What you should do: Retyping the entries exactly is all that is required.

Material for this exercise:
### config.mk
export PLATFORM = sky130hd
export DESIGN_NAME = cpu_irq_iface
export DESIGN_NICKNAME = d
export VERILOG_FILES = /design/src/rtl/cpu_irq_pkg.sv /design/src/rtl/irq_qualify.sv /design/src/rtl/prio_stack.sv /design/src/rtl/cpu_irq_iface.sv
export SDC_FILE = /design/constraint.sdc
export NUM_CORES = 1
export LEC_CHECK = 0
export CORE_UTILIZATION = 32
export DETAILED_ROUTE_END_ITERATION = 8
export DONT_BUFFER_PORTS = 1
export SYNTH_ARGS = -nofsm -noshare
export SYNTH_HDL_FRONTEND = slang
export SYNTH_HIERARCHICAL = 1
export SYNTH_SLANG_ARGS = --single-unit
### constraint.sdc
create_clock -name clk -period 6.4 [get_ports clk]
set_clock_uncertainty 0.05 [all_clocks]
set_input_delay 1.28 -clock clk [delete_from_list [all_inputs] [get_ports clk]]
set_output_delay 1.28 -clock clk [all_outputs]
set_load 0.02 [all_outputs]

Answer space:
### config.mk
export PLATFORM = sky130hd
export DESIGN_NAME = cpu_irq_iface
export DESIGN_NICKNAME = d
export VERILOG_FILES = /design/src/rtl/cpu_irq_pkg.sv /design/src/rtl/irq_qualify.sv /design/src/rtl/prio_stack.sv /design/src/rtl/cpu_irq_iface.sv
export SDC_FILE = /design/constraint.sdc
export NUM_CORES = 1
export LEC_CHECK = 0
export CORE_UTILIZATION = 32
export DETAILED_ROUTE_END_ITERATION = 8
export DONT_BUFFER_PORTS = 1
export SYNTH_ARGS = -nofsm -noshare
export SYNTH_HDL_FRONTEND = slang
export SYNTH_HIERARCHICAL = 1
export SYNTH_SLANG_ARGS = --single-unit
### constraint.sdc
create_clock -name clk -period 6.4 [get_ports clk]
set_clock_uncertainty 0.05 [all_clocks]
set_input_delay 1.28 -clock clk [delete_from_list [all_inputs] [get_ports clk]]
set_output_delay 1.28 -clock clk [all_outputs]
set_load 0.02 [all_outputs]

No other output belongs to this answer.